"The OpenBCI Board is a versatile and affordable analog-to-digital converter that can be used to sample electrical brain activity (EEG), muscle activity (EMG), heart rate (EKG), and more"
Perhaps some work or ideas on brainwave analysis would be interesting ? (User interfaces, mood classifier, detection of various alertness levels )
It's not worth it for $400... The chips are seriously nothing special and you can get a lot better for a lot cheaper. I would just get the electrodes and link them to a RPi or an Odroid or something.
True, but the selling feature here is that they take care of that stuff and sell it for 400$. Lets say the hardware is 100USD, then an RF-grade person here here has to do the coding, interfacing, testing within roughly (300/16eur/hour) 20 hours to break even and even then the interface is much nicer in their case.
In a first-of-its-kind study, an international team of neuroscientists and robotics engineers has demonstrated the viability of direct brain-to-brain communication in humans.

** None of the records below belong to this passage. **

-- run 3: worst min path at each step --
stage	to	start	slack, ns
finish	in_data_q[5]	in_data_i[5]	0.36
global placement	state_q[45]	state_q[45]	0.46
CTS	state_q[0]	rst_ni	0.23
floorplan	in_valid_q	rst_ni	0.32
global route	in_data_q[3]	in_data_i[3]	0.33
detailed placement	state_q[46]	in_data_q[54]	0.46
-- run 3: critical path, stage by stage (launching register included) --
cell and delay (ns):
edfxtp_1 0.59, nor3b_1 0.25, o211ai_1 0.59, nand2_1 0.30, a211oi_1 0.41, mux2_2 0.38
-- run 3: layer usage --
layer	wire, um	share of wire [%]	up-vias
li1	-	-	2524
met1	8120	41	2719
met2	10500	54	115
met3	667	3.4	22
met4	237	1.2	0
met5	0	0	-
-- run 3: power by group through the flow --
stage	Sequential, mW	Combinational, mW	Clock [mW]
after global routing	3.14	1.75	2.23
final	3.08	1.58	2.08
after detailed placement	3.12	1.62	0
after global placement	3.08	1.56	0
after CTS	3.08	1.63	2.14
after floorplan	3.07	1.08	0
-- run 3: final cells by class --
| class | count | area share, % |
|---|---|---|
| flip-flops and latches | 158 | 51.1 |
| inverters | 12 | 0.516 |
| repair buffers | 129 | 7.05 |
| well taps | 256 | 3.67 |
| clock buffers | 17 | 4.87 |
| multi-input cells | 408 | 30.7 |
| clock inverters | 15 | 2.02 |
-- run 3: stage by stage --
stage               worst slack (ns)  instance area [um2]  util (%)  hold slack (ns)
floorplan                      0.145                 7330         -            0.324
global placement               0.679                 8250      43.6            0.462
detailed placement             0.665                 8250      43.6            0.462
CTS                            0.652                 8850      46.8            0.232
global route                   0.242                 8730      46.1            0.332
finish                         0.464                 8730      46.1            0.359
$ cat src/rtl/ffaa_pkg.sv
// shared types and constants for the first-fit arena allocator
package ffaa_pkg;

   // request function codes
   localparam logic FUNC_ALLOC = 1'b0;
   localparam logic FUNC_FREE  = 1'b1;

   // reset value of the cache size limit register
   localparam logic [6:0] LIMIT_RESET = 7'd100;

   // controller states, also sent to the datapath as the current operation
   typedef enum logic [26:0] {
      S_CLEAR     = 27'h0000001,
      S_IDLE      = 27'h0000002,
      S_CONV      = 27'h0000004,
      S_FHDR      = 27'h0000008,
      S_MODQ      = 27'h0000010,
      S_MODR      = 27'h0000020,
      S_DECIDE    = 27'h0000040,
      S_HIT_RD    = 27'h0000080,
      S_HIT       = 27'h0000100,
      S_PUSH      = 27'h0000200,
      S_EV_RD     = 27'h0000400,
      S_EV_W      = 27'h0000800,
      S_EV_HD     = 27'h0001000,
      S_MARK      = 27'h0002000,
      S_SINIT     = 27'h0004000,
      S_SH_RD     = 27'h0008000,
      S_SH        = 27'h0010000,
      S_SJ_RD     = 27'h0020000,
      S_SJ        = 27'h0040000,
      S_SPL       = 27'h0080000,
      S_SPL2      = 27'h0100000,
      S_FL_E      = 27'h0200000,
      S_FL_CK     = 27'h0400000,
      S_FL_W      = 27'h0800000,
      S_FL_L      = 27'h1000000,
      S_RESP_ZERO = 27'h2000000,
      S_RESP_FAIL = 27'h4000000
   } op_type;

   // command from controller to datapath
   typedef struct packed {
      op_type op;
      logic   accept;
   } cmd_type;

   // status from datapath to controller
   typedef struct packed {
      logic is_alloc;
      logic free_bad_addr;
      logic free_bad_hdr;
      logic cacheable;
      logic cache_hit;
      logic size_match;
      logic head_valid;
      logic budget_zero;
      logic rd_busy;
      logic lap_fail;
      logic fits;
      logic link_go;
      logic fe_last;
      logic clr_last;
   } stat_type;

endpackage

Was just about to post it... :) It seems after transferring the EEG signals of one person, converting it to bits and stimulating some brain activity using magnetic stimulation (TMS) the receiving person actually sees 'flashes of light' in their peripheral vision. So its using your vision sense to get the information across. Would it not be better to try to see if you can generate some kind of signal in the part of your brain that is connected to 'hearing'? Or would this be me thinking too naive?
"transferring the EEG signals of one person, converting it to bits and stimulating some brain activity using magnetic stimulation (TMS)"
How is this "direct"?
This could become quite relevant in future control systems if the setup can be made simple to keep alive and stable.
I was doing some follow-up on a story about people controlling aircraft with their brainwaves (through EEG) when I ran into this really cool story. The idea of growing the neurons in patterns is incidentally very similar to the Physarium slime-mold stuff that Dario and me were curious about a little while ago.
Oh, I thought that was on the little robot that was controlled by rat neurons and bumped into EVERYTHING.